Um programa para Luís Arce na Bolívia

Luiz Carlos Bresser-Pereira

Nota no Facebook e Twitter, 21.10.2020

A vitória do candidato de esquerda, Luis Arce, da Bolívia, mostra que o povo sabe reconhecer os bons governos – no caso, o governo de Evo Morales, que foi vítima de um golpe de Estado. 

Esta vitória é uma nova oportunidade para um governo social-desenvolvimentista promover o desenvolvimento econômico da Bolívia com estabilidade e diminuição da desigualdade.

Na América Latina, um governo ou é desenvolvimentista, porque intervém moderadamente na economia e é nacionalista econômico, ou é liberal e entreguista e portanto associado aos interesses do império americano.

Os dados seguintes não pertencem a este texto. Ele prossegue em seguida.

## src/rtl/spims_map.svh

```systemverilog
// Purpose: offsets, field positions, reset values and rate counts
// Assumes: included by the serial port design files
// Notes: definitions only
`ifndef SPIMS_MAP_SVH
`define SPIMS_MAP_SVH

// ----------------
// register offsets (word index on the plain register port)
// ----------------
`define SPIMS_OFF_BUF 3'h0
`define SPIMS_OFF_CTL1 3'h1
`define SPIMS_OFF_CTL3 3'h2
`define SPIMS_OFF_STAT 3'h3
`define SPIMS_OFF_RATE 3'h4
`define SPIMS_OFF_IEN 3'h5
`define SPIMS_OFF_IFLG 3'h6

// ----------------
// field positions
// ----------------
`define SPIMS_CTL1_WRITE_COLLISION_BIT 7
`define SPIMS_CTL1_OVF 6
`define SPIMS_CTL1_EN 5
`define SPIMS_CTL1_CKP 4
`define SPIMS_CTL3_BUFFER_OVERWRITE_ENABLE 4
`define SPIMS_STAT_SMP 7
`define SPIMS_STAT_CKE 6
`define SPIMS_IRQ_BIT 3

// ----------------
// mode select codes
// ----------------
`define SPIMS_MODE_M4 4'h0
`define SPIMS_MODE_M16 4'h1
`define SPIMS_MODE_M64 4'h2
`define SPIMS_MODE_SS 4'h4
`define SPIMS_MODE_NOSS 4'h5
`define SPIMS_MODE_MRLD 4'ha

// ----------------
// reset values and half-period counts (ref_clk cycles)
// ----------------
`define SPIMS_RST_BYTE 8'h00
`define SPIMS_HALF_DIV4 9'h002
`define SPIMS_HALF_DIV16 9'h008
`define SPIMS_HALF_DIV64 9'h020

`endif

```

## src/rtl/spims_pkg.sv

```systemverilog
// Purpose: shared types of the serial port
// Assumes: nothing
// Notes: constants live in spims_map.svh
`default_nettype none
package spims_pkg;
	// master clock rate choices
	typedef enum logic [1:0] {
		SPIMS_RATE_DIV4,
		SPIMS_RATE_DIV16,
		SPIMS_RATE_DIV64,
		SPIMS_RATE_RELOAD
	} spims_rate_type;
endpackage : spims_pkg
`default_nettype wire

```

## src/rtl/spims_rate_if.sv

```systemverilog
// Purpose: carrier between port core and rate divider
// Assumes: one clock domain
// Notes: none
`default_nettype none
interface spims_rate_if;
	import spims_pkg::*;
	logic run; // divider counts while high
	spims_rate_type sel; // rate choice
	logic [7:0] reload; // rate reload value
	logic tick; // one-cycle half-period pulse
	modport core (output run, output sel, output reload, input tick);
	modport div (input run, input sel, input reload, output tick);
endinterface : spims_rate_if
`default_nettype wire

```

## src/rtl/spims_port.sv

```systemverilog
// Purpose: serial peripheral port, master and slave roles
// Assumes: register port on ref_clk; pins asynchronous
// Notes: slave clock is sampled, so it must be slow against ref_clk
//
// The register offsets and the plain strobed port were decided locally.
`include "spims_map.svh"
`default_nettype none

// Overview of operation
// master starts byte on buffer write
// master keeps receiving with output unused
// master rate 4, 16, 64 or reload
// idle level and edge from two bits
// phase bit set presents data early
// slave shifts on external clock, flags
// clock line idle before slave enable
// slave shifting independent of sleep
// slave byte in sleep sets flag, wakes
// master transfer freezes during sleep
// overwrite enable accepts unread-buffer writes
// code 0100 selects select-controlled slave
// select low enables shifting and output
// select high floats output three ref_clk cycles later
// select high or disable clears counter
// phase bit slave needs select control
// slave keeps sample point bit clear
// msb first, input enters lsb
// full byte sets buffer full, flag
// busy write ignored, sets collision bit
// buffer read clears buffer full
// clock ignored while deselected
module spims_port (
	input wire logic ref_clk, // system clock, 250 MHz
	input wire logic nrst, // asynchronous reset, active low
	input wire logic [2:0] addr, // register index
	input wire logic [7:0] wr_data, // register write data
	input wire logic wr_stb, // write strobe
	input wire logic rd_stb, // read strobe
	output logic [7:0] rd_data, // read data, cycle after strobe
	input wire logic sck_i, // serial clock pin in
	output logic sck_o, // serial clock pin out
	output logic sck_oe, // serial clock drive enable
	input wire logic sdi, // serial data in pin
	output logic sdo_o, // serial data out
	output logic sdo_oe, // serial data drive enable
	input wire logic ss_n, // slave select pin, active low
	input wire logic sleep, // device sleep request
	output logic wake // wake request from sleep
);
	import spims_pkg::*;

	// ----------------
	// reset release and pin synchronisers
	// ----------------
	logic rst_meta_ff; // reset release first stage
	logic rst_n_ff; // reset used by the design
	logic [3:0] pin_s; // synchronised sck, sdi, ss_n, sleep
	logic sck_s; // synchronised serial clock
	logic sdi_s; // synchronised serial input
	logic ss_s; // synchronised select, high is deselected
	logic sleep_s; // synchronised sleep

	// release reset through two flops
	always_ff @(posedge ref_clk or negedge nrst) begin
		if (!nrst) begin
			rst_meta_ff <= 1'b0;
			rst_n_ff <= 1'b0;
		end else begin
			rst_meta_ff <= 1'b1;
			rst_n_ff <= rst_meta_ff;
		end
	end

	spims_sync #(.W(4)) u_sync (
		.ref_clk(ref_clk),
		.rst_n(rst_n_ff),
		.d({sck_i, sdi, ss_n, sleep}),
		.q(pin_s)
	);
	assign sck_s = pin_s[3];
	assign sdi_s = pin_s[2];
	assign ss_s = pin_s[1];
	assign sleep_s = pin_s[0];

	// ----------------
	// software visible state
	// ----------------
	logic write_collision_bit_ff; // write collision bit
	logic ovf_ff; // receive overflow bit
	logic en_ff; // port enable bit
	logic ckp_ff; // clock idle level
	logic [3:0] mode_ff; // mode select field
	logic smp_ff; // input sample point (stored only)
	logic cke_ff; // clock phase select
	logic bf_ff; // buffer full bit
	logic buffer_overwrite_enable_ff; // buffer overwrite enable
	logic [7:0] rate_ff; // rate reload value
	logic ie_ff; // transfer irq enable
	logic flag_ff; // transfer done flag
	logic [7:0] buf_ff; // data buffer (received byte)

	// ----------------
	// shift engine state
	// ----------------
	logic [7:0] sr_ff; // shift register
	logic [3:0] cnt_ff; // bits sampled in this byte
	logic [4:0] hc_ff; // master half period index
	logic busy_ff; // master transfer running
	logic sck_prev_ff; // last synchronised slave clock
	logic sck_ff; // master clock level
	logic sdo_ff; // serial output level
	logic sdo_oe_ff; // serial output enable
	logic sck_oe_ff; // clock output enable
	logic wake_ff; // wake request
	logic [7:0] rd_data_ff; // read data

	// ----------------
	// role decode and edge events
	// ----------------
	logic is_master; // master role active
	logic is_slave; // slave role active
	logic ss_ctl; // select controlled slave
	logic selected; // slave may shift
	logic lead; // idle to active clock edge
	logic trail; // active to idle clock edge
	logic sample; // input sampling edge
	logic change; // output change edge
	logic xfer_rst; // transfer logic reset
	logic done; // last bit latched
	logic wr_buf; // software write of buffer
	logic rd_buf; // software read of buffer
	logic engine_busy; // byte in flight
	logic wr_ok; // buffer write accepted
	logic [7:0] rx_byte; // byte after final sample
	spims_rate_if rif (); // divider carrier

	always_comb begin
		is_master = en_ff && (mode_ff == `SPIMS_MODE_M4 ||
			mode_ff == `SPIMS_MODE_M16 || mode_ff == `SPIMS_MODE_M64 ||
			mode_ff == `SPIMS_MODE_MRLD);
		is_slave = en_ff && (mode_ff == `SPIMS_MODE_SS ||
			mode_ff == `SPIMS_MODE_NOSS);
		ss_ctl = (mode_ff == `SPIMS_MODE_SS);
		selected = !ss_ctl || !ss_s;
		// slave edges come straight from the pin clock, not the divider
		lead = (is_slave && selected && sck_prev_ff == ckp_ff &&
			sck_s != ckp_ff) || (is_master && busy_ff && rif.tick &&
			!hc_ff[0]);
		trail = (is_slave && selected && sck_prev_ff != ckp_ff &&
			sck_s == ckp_ff) || (is_master && busy_ff && rif.tick &&
			hc_ff[0]);
		sample = cke_ff ? lead : trail;
		change = cke_ff ? trail : lead;
		xfer_rst = !en_ff || (is_slave && ss_ctl && ss_s);
		done = sample && !xfer_rst && cnt_ff == 4'h7;
		rx_byte = {sr_ff[6:0], sdi_s};
		wr_buf = wr_stb && addr == `SPIMS_OFF_BUF;
		rd_buf = rd_stb && addr == `SPIMS_OFF_BUF;
		engine_busy = busy_ff || cnt_ff != 4'h0;
		wr_ok = wr_buf && !engine_busy && (!bf_ff || buffer_overwrite_enable_ff);
	end

	// ----------------
	// master rate divider
	// ----------------
	always_comb begin
		rif.run = is_master && busy_ff && !sleep_s;
		rif.reload = rate_ff;
		case (mode_ff)
			`SPIMS_MODE_M4: rif.sel = SPIMS_RATE_DIV4;
			`SPIMS_MODE_M16: rif.sel = SPIMS_RATE_DIV16;
			`SPIMS_MODE_M64: rif.sel = SPIMS_RATE_DIV64;
			default: rif.sel = SPIMS_RATE_RELOAD;
		endcase
	end

	spims_rate u_rate (
		.ref_clk(ref_clk),
		.rst_n(rst_n_ff),
		.rif(rif)
	);

	// ----------------
	// control registers
	// ----------------
	// control and configuration written by software
	always_ff @(posedge ref_clk or negedge rst_n_ff) begin
		if (!rst_n_ff) begin
			en_ff <= 1'b0;
			ckp_ff <= 1'b0;
			mode_ff <= 4'h0;
			smp_ff <= 1'b0;
			cke_ff <= 1'b0;
			buffer_overwrite_enable_ff <= 1'b0;
			rate_ff <= `SPIMS_RST_BYTE;
			ie_ff <= 1'b0;
		end else if (wr_stb) begin
			if (addr == `SPIMS_OFF_CTL1) begin
				en_ff <= wr_data[`SPIMS_CTL1_EN];
				ckp_ff <= wr_data[`SPIMS_CTL1_CKP];
				mode_ff <= wr_data[3:0];
			end else if (addr == `SPIMS_OFF_CTL3) begin
				buffer_overwrite_enable_ff <= wr_data[`SPIMS_CTL3_BUFFER_OVERWRITE_ENABLE];
			end else if (addr == `SPIMS_OFF_STAT) begin
				smp_ff <= wr_data[`SPIMS_STAT_SMP];
				cke_ff <= wr_data[`SPIMS_STAT_CKE];
			end else if (addr == `SPIMS_OFF_RATE) begin
				rate_ff <= wr_data;
			end else if (addr == `SPIMS_OFF_IEN) begin
				ie_ff <= wr_data[`SPIMS_IRQ_BIT];
			end
		end
	end

	// collision bit: hardware set wins over software clear
	always_ff @(posedge ref_clk or negedge rst_n_ff) begin
		if (!rst_n_ff) begin
			write_collision_bit_ff <= 1'b0;
		end else if (wr_buf && !wr_ok) begin
			write_collision_bit_ff <= 1'b1;
		end else if (wr_stb && addr == `SPIMS_OFF_CTL1) begin
			write_collision_bit_ff <= wr_data[`SPIMS_CTL1_WRITE_COLLISION_BIT];
		end
	end

	// overflow bit: byte arrived while buffer still unread
	always_ff @(posedge ref_clk or negedge rst_n_ff) begin
		if (!rst_n_ff) begin
			ovf_ff <= 1'b0;
		end else if (done && bf_ff && !rd_buf && !buffer_overwrite_enable_ff) begin
			ovf_ff <= 1'b1;
		end else if (wr_stb && addr == `SPIMS_OFF_CTL1) begin
			ovf_ff <= wr_data[`SPIMS_CTL1_OVF];
		end
	end

	// ----------------
	// receive buffer, full bit and done flag
	// ----------------
	// completed byte moves to the buffer unless it would be overrun
	always_ff @(posedge ref_clk or negedge rst_n_ff) begin
		if (!rst_n_ff) begin
			buf_ff <= `SPIMS_RST_BYTE;
		end else if (done && (!bf_ff || rd_buf || buffer_overwrite_enable_ff)) begin
			buf_ff <= rx_byte;
		end else if (wr_ok) begin
			buf_ff <= wr_data;
		end
	end

	// full bit: completion set wins over the clearing read
	always_ff @(posedge ref_clk or negedge rst_n_ff) begin
		if (!rst_n_ff) begin
			bf_ff <= 1'b0;
		end else if (done) begin
			bf_ff <= 1'b1;
		end else if (rd_buf) begin
			bf_ff <= 1'b0;
		end
	end

	// done flag: set wins over a software write of zero
	always_ff @(posedge ref_clk or negedge rst_n_ff) begin
		if (!rst_n_ff) begin
			flag_ff <= 1'b0;
		end else if (done) begin
			flag_ff <= 1'b1;
		end else if (wr_stb && addr == `SPIMS_OFF_IFLG) begin
			flag_ff <= wr_data[`SPIMS_IRQ_BIT];
		end
	end

	// wake request while sleeping with the flag enabled
	always_ff @(posedge ref_clk or negedge rst_n_ff) begin
		if (!rst_n_ff) begin
			wake_ff <= 1'b0;
		end else begin
			wake_ff <= flag_ff && ie_ff && sleep_s;
		end
	end

	// ----------------
	// shift engine
	// ----------------
	// shift register: load on accepted write, shift on sample edge
	always_ff @(posedge ref_clk or negedge rst_n_ff) begin
		if (!rst_n_ff) begin
			sr_ff <= `SPIMS_RST_BYTE;
		end else if (wr_ok) begin
			sr_ff <= wr_data;
		end else if (sample && !xfer_rst) begin
			sr_ff <= rx_byte;
		end
	end

	// bit counter
	always_ff @(posedge ref_clk or negedge rst_n_ff) begin
		if (!rst_n_ff) begin
			cnt_ff <= 4'h0;
		end else if (xfer_rst || done) begin
			cnt_ff <= 4'h0;
		end else if (sample) begin
			cnt_ff <= cnt_ff + 4'h1;
		end
	end

	// master transfer window and half period index
	always_ff @(posedge ref_clk or negedge rst_n_ff) begin
		if (!rst_n_ff) begin
			busy_ff <= 1'b0;
			hc_ff <= 5'h00;
		end else if (!is_master) begin
			busy_ff <= 1'b0;
			hc_ff <= 5'h00;
		end else if (wr_ok) begin
			busy_ff <= 1'b1;
			hc_ff <= 5'h00;
		end else if (busy_ff && rif.tick) begin
			busy_ff <= (hc_ff != 5'h0f);
			hc_ff <= hc_ff + 5'h01;
		end
	end

	// master clock pin: idle level outside a transfer
	always_ff @(posedge ref_clk or negedge rst_n_ff) begin
		if (!rst_n_ff) begin
			sck_ff <= 1'b0;
			sck_oe_ff <= 1'b0;
		end else begin
			sck_oe_ff <= is_master;
			if (!busy_ff) begin
				sck_ff <= ckp_ff;
			end else if (rif.tick) begin
				sck_ff <= !sck_ff;
			end
		end
	end

	// serial output: early msb when phase bit set
	always_ff @(posedge ref_clk or negedge rst_n_ff) begin
		if (!rst_n_ff) begin
			sdo_ff <= 1'b0;
		end else if (wr_ok && cke_ff) begin
			sdo_ff <= wr_data[7];
		end else if (change && !xfer_rst) begin
			sdo_ff <= sr_ff[7];
		end
	end

	// output enable: floats three ref_clk cycles after select rises
	always_ff @(posedge ref_clk or negedge rst_n_ff) begin
		if (!rst_n_ff) begin
			sdo_oe_ff <= 1'b0;
		end else begin
			sdo_oe_ff <= is_master || (is_slave && selected);
		end
	end

	// slave clock history for edge detection
	always_ff @(posedge ref_clk or negedge rst_n_ff) begin
		if (!rst_n_ff) begin
			sck_prev_ff <= 1'b0;
		end else begin
			sck_prev_ff <= sck_s;
		end
	end

	// ----------------
	// read back
	// ----------------
	always_ff @(posedge ref_clk or negedge rst_n_ff) begin
		if (!rst_n_ff) begin
			rd_data_ff <= `SPIMS_RST_BYTE;
		end else if (rd_stb) begin
			if (addr == `SPIMS_OFF_BUF) begin
				rd_data_ff <= buf_ff;
			end else if (addr == `SPIMS_OFF_CTL1) begin
				rd_data_ff <= {write_collision_bit_ff, ovf_ff, en_ff, ckp_ff, mode_ff};
			end else if (addr == `SPIMS_OFF_CTL3) begin
				rd_data_ff <= {3'h0, buffer_overwrite_enable_ff, 4'h0};
			end else if (addr == `SPIMS_OFF_STAT) begin
				rd_data_ff <= {smp_ff, cke_ff, 5'h00, bf_ff};
			end else if (addr == `SPIMS_OFF_RATE) begin
				rd_data_ff <= rate_ff;
			end else if (addr == `SPIMS_OFF_IEN) begin
				rd_data_ff <= {4'h0, ie_ff, 3'h0};
			end else if (addr == `SPIMS_OFF_IFLG) begin
				rd_data_ff <= {4'h0, flag_ff, 3'h0};
			end else begin
				rd_data_ff <= 8'h00; // unmapped reads zero
			end
		end
	end

	assign rd_data = rd_data_ff;
	assign sck_o = sck_ff;
	assign sck_oe = sck_oe_ff;
	assign sdo_o = sdo_ff;
	assign sdo_oe = sdo_oe_ff;
	assign wake = wake_ff;
endmodule : spims_port
`default_nettype wire

```

## src/rtl/spims_sync.sv

```systemverilog
// Purpose: two-flop synchroniser for pin levels
// Assumes: inputs are asynchronous to ref_clk
// Notes: first stage feeds only the second
`default_nettype none
module spims_sync #(
	parameter int W = 1
) (
	input wire logic ref_clk, // system clock
	input wire logic rst_n, // active-low reset
	input wire logic [W-1:0] d, // asynchronous level
	output logic [W-1:0] q // synchronised level
);
	logic [W-1:0] meta_ff; // first stage

	// ----------------
	// two stages
	// ----------------
	always_ff @(posedge ref_clk or negedge rst_n) begin
		if (!rst_n) begin
			meta_ff <= '0;
			q <= '0;
		end else begin
			meta_ff <= d;
			q <= meta_ff;
		end
	end
endmodule : spims_sync
`default_nettype wire

```

## src/rtl/spims_rate.sv

```systemverilog
// Purpose: master serial clock divider, half-period tick
// Assumes: run low holds the count (sleep freeze)
// Notes: tick marks one serial clock edge
`include "spims_map.svh"
`default_nettype none
module spims_rate (
	input wire logic ref_clk, // system clock
	input wire logic rst_n, // active-low reset
	spims_rate_if.div rif // control and tick
);
	import spims_pkg::*;
	logic [8:0] cnt_ff; // cycles into half period
	logic [8:0] half; // half period length

	// half period: 2, 8 or 32 ref_clk cycles for the fixed rates
	always_comb begin
		case (rif.sel)
			SPIMS_RATE_DIV4: half = `SPIMS_HALF_DIV4;
			SPIMS_RATE_DIV16: half = `SPIMS_HALF_DIV16;
			SPIMS_RATE_DIV64: half = `SPIMS_HALF_DIV64;
			default: half = {rif.reload, 1'b0} + 9'h002; // 2*(r+1)
		endcase
	end

	// counter, not cleared while idle, held whenever run is low
	always_ff @(posedge ref_clk or negedge rst_n) begin
		if (!rst_n) begin
			cnt_ff <= 9'h000;
			rif.tick <= 1'b0;
		end else if (rif.run) begin
			rif.tick <= (cnt_ff == half - 9'h001);
			cnt_ff <= (cnt_ff >= half - 9'h001) ? 9'h000 : cnt_ff + 9'h001;
		end else begin
			rif.tick <= 1'b0;
		end
	end
endmodule : spims_rate
`default_nettype wire

```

Se o governo for liberal, sabemos que não promoverá o desenvolvimento econômico do país; poderá, no máximo, manter sua estabilidade, mas como vimos recentemente com Macri na Argentina, nem isto o liberalismo econômico assegura.

Se o governo for desenvolvimentista, existirá a possibilidade de desenvolvimento econômico, mas ele não estará assegurado. Além de promover a diminuição da desigualdade ele terá que rejeitar déficits fiscais e principalmente déficits em conta corrente.

Só sendo responsável no plano fiscal, a Bolívia poderá ter recursos para financiar os investimentos públicos, que são fundamentais para o desenvolvimento econômico. Só rejeitando o populismo cambial poderá neutralizar a doença holandesa e se industrializar.

Para neutralizar a doença holandesa a Bolívia deverá criar um sistema de tarifas aduaneiras sobre bens manufaturados – tarifas que variem de acordo com os preços das commodities exportadas.

Para manter o equilíbrio e crescer, o governo boliviano deverá ter como objetivos macroeconômicos não apenas o controle da inflação, mas ter uma meta de superavit em conta-corrente que assegure uma taxa de câmbio compatível com a industrialização.

Em síntese, Luis Arce, que chega ao poder com grandes esperanças, deverá adotar um projeto nacional novo-desenvolvimentista.